____ Records for the task
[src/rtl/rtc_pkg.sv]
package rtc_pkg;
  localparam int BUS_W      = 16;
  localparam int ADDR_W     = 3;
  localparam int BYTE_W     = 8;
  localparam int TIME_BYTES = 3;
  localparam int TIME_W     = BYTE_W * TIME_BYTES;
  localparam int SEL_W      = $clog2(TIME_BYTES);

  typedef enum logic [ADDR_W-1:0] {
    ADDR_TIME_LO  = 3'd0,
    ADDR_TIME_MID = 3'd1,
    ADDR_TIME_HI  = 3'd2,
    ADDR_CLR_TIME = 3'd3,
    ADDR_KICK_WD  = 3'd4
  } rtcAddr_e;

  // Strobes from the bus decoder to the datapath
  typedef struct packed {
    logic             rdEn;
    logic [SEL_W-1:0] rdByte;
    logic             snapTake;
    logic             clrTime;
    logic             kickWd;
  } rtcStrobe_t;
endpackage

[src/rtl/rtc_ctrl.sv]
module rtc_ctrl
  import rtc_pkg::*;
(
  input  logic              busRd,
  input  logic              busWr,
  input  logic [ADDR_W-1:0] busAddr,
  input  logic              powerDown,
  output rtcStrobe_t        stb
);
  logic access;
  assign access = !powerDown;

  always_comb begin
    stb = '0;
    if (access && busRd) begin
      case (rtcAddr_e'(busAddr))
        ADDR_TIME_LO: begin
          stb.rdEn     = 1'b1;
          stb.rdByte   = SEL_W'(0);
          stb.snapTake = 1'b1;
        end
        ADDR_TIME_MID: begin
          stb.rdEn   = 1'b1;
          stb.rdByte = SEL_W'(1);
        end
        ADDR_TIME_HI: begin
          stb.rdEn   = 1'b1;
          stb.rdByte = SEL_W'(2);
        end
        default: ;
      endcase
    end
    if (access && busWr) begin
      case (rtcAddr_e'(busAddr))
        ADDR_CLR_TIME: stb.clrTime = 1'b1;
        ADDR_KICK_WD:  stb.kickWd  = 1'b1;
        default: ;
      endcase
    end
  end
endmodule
________
____ Records for the task
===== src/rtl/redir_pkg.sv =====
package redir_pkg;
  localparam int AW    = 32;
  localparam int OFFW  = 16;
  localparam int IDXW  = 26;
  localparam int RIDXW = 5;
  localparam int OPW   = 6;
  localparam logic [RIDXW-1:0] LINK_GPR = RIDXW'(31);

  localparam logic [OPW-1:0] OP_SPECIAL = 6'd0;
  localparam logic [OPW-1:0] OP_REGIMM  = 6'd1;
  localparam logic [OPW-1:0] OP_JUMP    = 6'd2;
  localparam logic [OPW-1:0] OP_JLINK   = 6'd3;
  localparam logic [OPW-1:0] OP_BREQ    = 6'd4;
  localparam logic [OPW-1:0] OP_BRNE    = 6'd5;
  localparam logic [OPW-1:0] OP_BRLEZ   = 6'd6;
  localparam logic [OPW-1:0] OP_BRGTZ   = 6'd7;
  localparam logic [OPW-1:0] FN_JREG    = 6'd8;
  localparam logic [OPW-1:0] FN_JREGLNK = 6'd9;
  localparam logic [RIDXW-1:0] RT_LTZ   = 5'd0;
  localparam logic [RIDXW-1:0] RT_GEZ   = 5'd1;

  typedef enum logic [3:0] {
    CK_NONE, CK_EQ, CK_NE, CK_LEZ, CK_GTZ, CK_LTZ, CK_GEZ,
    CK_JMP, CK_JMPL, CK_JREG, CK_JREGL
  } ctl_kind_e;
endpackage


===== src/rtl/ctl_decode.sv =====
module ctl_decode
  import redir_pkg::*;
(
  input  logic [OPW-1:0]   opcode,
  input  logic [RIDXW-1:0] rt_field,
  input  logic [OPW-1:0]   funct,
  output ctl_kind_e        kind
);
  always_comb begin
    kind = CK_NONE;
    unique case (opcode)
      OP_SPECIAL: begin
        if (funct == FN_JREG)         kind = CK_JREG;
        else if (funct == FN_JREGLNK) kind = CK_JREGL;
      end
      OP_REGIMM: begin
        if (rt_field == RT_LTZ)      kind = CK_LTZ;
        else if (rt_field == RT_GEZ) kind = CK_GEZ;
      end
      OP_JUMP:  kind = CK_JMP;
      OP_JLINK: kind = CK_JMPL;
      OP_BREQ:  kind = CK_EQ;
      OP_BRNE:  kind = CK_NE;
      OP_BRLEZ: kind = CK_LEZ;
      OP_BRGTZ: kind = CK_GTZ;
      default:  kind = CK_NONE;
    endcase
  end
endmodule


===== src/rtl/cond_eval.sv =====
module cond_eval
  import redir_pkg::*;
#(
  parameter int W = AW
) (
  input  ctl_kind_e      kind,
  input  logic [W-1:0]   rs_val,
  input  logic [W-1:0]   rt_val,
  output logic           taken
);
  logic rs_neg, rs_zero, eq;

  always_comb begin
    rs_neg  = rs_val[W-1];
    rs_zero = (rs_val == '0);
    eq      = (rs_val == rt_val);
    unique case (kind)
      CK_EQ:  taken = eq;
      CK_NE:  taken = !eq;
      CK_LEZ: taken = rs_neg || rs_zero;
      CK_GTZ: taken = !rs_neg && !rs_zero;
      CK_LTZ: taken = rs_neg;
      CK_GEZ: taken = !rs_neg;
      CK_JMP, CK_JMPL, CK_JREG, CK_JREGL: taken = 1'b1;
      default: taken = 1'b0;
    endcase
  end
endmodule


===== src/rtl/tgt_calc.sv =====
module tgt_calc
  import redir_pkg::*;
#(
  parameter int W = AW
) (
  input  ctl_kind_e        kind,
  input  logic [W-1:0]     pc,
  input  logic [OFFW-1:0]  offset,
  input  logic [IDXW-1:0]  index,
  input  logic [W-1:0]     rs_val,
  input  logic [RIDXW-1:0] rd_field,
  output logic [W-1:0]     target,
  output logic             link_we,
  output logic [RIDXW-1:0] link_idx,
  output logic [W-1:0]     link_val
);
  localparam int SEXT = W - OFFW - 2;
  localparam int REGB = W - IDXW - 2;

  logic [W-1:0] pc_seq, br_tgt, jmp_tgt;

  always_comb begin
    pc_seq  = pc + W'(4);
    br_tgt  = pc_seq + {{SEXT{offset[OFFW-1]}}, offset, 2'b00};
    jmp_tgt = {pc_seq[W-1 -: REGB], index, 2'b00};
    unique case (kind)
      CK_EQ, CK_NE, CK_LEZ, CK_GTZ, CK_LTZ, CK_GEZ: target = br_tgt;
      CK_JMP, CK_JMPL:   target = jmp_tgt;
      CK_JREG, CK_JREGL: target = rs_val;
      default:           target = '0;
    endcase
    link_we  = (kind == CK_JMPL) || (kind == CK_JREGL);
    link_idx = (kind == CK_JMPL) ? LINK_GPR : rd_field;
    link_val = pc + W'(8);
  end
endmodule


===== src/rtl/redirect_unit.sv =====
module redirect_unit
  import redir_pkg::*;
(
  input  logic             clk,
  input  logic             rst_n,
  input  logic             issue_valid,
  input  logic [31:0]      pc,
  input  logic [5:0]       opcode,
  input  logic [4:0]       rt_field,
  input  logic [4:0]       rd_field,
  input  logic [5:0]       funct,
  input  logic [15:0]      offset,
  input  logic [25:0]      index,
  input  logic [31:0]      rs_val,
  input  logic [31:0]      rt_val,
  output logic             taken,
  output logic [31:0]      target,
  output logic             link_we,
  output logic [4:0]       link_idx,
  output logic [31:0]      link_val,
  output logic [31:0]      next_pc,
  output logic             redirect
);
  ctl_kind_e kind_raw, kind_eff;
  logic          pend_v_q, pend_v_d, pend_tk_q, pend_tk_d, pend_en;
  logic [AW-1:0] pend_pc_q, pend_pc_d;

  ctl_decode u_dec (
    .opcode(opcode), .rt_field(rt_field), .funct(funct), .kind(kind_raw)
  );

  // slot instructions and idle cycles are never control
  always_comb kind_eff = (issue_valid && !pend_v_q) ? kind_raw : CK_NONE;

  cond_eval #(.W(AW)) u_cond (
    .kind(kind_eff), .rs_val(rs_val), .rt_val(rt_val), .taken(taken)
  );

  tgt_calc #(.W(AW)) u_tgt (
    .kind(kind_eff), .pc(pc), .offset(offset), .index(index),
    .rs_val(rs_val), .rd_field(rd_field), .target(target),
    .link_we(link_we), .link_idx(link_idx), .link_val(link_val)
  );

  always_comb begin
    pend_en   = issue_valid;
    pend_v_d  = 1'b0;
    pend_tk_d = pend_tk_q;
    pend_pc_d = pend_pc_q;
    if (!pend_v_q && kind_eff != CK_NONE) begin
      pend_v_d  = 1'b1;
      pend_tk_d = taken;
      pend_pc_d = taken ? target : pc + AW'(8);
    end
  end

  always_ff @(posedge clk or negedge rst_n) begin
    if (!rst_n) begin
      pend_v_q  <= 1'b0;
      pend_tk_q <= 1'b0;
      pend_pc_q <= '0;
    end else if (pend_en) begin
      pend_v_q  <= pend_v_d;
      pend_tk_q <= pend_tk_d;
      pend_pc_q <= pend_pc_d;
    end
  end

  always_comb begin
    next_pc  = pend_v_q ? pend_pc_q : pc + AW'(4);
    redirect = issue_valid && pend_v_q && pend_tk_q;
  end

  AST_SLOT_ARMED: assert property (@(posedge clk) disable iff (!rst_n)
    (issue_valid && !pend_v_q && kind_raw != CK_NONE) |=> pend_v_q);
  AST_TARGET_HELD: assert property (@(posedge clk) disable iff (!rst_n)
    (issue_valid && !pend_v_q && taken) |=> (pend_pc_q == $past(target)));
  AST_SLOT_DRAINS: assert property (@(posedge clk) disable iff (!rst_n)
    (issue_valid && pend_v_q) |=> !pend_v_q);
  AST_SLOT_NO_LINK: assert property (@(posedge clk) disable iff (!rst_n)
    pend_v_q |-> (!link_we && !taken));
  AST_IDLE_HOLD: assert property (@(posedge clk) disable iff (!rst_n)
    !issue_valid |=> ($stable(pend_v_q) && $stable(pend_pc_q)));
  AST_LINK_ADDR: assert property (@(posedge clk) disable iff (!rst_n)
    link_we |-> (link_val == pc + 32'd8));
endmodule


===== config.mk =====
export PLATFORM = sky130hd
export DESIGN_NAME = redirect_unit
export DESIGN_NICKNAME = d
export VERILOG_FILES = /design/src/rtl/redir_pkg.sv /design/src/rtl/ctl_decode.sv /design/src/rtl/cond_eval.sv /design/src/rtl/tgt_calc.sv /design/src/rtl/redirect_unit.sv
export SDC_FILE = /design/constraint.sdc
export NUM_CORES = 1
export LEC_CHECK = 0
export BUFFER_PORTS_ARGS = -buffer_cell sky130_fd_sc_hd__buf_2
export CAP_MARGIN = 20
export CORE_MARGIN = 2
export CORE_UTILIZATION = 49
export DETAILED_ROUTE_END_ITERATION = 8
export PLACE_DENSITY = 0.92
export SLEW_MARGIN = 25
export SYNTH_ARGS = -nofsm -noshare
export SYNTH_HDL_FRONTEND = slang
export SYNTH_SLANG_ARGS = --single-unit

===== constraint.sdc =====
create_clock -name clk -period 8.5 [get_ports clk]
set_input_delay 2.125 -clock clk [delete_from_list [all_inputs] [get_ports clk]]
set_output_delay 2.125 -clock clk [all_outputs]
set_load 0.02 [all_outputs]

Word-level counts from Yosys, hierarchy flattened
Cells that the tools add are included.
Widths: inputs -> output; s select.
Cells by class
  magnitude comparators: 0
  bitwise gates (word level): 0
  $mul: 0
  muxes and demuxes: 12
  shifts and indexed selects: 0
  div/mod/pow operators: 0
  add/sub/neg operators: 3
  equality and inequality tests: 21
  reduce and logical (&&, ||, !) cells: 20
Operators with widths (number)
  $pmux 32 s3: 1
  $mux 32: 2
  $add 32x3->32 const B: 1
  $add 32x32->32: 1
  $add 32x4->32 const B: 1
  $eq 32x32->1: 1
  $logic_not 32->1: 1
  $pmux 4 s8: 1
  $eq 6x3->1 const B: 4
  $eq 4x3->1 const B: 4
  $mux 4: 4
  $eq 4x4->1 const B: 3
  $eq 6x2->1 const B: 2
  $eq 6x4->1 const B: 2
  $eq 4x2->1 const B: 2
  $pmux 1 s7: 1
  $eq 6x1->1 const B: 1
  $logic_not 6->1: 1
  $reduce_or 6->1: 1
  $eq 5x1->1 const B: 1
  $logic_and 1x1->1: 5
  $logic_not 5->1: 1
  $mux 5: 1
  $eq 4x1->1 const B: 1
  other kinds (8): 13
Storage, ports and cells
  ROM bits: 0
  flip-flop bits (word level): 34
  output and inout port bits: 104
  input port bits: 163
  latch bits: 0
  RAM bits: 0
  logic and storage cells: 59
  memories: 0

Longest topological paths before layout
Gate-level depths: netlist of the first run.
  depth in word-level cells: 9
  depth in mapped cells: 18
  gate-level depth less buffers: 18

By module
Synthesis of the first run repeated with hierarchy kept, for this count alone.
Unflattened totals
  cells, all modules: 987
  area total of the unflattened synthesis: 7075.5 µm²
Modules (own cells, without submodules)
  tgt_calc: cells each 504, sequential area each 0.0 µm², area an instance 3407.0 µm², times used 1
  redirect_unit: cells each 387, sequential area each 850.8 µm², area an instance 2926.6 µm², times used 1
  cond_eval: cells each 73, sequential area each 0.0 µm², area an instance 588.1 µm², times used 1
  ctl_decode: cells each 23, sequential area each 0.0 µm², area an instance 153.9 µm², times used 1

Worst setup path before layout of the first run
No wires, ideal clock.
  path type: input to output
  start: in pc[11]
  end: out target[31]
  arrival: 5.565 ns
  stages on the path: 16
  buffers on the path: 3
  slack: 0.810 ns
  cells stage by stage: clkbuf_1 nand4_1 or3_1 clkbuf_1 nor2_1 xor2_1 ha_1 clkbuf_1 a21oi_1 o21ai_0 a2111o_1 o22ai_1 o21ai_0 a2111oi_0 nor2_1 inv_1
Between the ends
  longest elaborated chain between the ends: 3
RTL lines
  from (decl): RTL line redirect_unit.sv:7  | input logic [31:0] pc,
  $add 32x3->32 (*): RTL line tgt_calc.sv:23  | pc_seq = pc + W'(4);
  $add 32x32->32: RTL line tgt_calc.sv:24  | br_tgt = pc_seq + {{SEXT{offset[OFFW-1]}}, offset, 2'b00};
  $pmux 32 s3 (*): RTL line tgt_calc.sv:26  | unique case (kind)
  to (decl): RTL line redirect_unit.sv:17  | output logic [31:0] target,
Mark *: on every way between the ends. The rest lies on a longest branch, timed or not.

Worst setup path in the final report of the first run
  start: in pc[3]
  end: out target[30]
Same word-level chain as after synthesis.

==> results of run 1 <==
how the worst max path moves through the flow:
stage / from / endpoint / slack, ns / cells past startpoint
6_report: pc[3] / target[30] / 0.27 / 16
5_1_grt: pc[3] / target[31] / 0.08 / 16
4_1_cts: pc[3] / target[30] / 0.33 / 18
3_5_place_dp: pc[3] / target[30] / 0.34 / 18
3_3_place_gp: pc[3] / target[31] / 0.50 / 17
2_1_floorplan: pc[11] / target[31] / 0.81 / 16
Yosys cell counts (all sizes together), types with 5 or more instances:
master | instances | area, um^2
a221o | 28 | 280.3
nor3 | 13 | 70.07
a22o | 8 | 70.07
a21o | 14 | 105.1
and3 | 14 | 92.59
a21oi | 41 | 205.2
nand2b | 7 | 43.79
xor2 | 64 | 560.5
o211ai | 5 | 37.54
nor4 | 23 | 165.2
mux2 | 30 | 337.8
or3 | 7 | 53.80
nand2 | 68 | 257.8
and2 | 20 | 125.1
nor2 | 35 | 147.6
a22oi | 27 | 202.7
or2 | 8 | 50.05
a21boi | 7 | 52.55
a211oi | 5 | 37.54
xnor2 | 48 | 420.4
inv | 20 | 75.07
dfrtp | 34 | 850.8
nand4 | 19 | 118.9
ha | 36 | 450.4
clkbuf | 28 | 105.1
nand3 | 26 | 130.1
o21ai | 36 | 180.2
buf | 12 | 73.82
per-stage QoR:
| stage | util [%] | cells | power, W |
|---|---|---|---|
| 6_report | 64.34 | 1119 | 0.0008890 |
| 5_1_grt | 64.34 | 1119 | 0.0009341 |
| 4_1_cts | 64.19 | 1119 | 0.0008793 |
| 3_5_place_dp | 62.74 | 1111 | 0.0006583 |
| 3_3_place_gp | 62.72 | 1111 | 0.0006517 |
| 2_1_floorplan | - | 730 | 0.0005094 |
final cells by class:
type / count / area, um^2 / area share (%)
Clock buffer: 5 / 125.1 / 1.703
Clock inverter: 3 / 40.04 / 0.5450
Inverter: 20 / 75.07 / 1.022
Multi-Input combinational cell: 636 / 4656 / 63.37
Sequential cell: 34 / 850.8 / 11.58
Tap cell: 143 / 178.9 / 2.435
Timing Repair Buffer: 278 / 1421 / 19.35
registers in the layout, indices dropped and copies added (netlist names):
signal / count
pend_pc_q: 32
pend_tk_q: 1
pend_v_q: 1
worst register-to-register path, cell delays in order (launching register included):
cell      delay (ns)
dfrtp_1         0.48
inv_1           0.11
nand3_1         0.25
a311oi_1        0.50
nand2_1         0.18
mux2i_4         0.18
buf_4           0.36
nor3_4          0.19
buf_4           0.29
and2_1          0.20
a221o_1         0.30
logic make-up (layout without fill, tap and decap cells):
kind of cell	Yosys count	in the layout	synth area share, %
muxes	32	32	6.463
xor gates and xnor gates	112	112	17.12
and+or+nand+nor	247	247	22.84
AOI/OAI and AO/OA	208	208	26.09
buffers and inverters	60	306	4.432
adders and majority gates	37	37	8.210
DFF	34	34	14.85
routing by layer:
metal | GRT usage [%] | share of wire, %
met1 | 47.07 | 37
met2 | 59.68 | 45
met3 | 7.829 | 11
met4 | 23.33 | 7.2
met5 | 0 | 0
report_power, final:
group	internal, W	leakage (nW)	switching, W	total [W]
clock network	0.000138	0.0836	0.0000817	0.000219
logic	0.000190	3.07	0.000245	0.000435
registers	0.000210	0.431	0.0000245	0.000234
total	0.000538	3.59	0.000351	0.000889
________
## Problem requirements
Some lines in the data above hold the string "times". Find and copy each of them.

## Response to the exercise
  tgt_calc: cells each 504, sequential area each 0.0 µm², area an instance 3407.0 µm², times used 1
  redirect_unit: cells each 387, sequential area each 850.8 µm², area an instance 2926.6 µm², times used 1
  cond_eval: cells each 73, sequential area each 0.0 µm², area an instance 588.1 µm², times used 1
  ctl_decode: cells each 23, sequential area each 0.0 µm², area an instance 153.9 µm², times used 1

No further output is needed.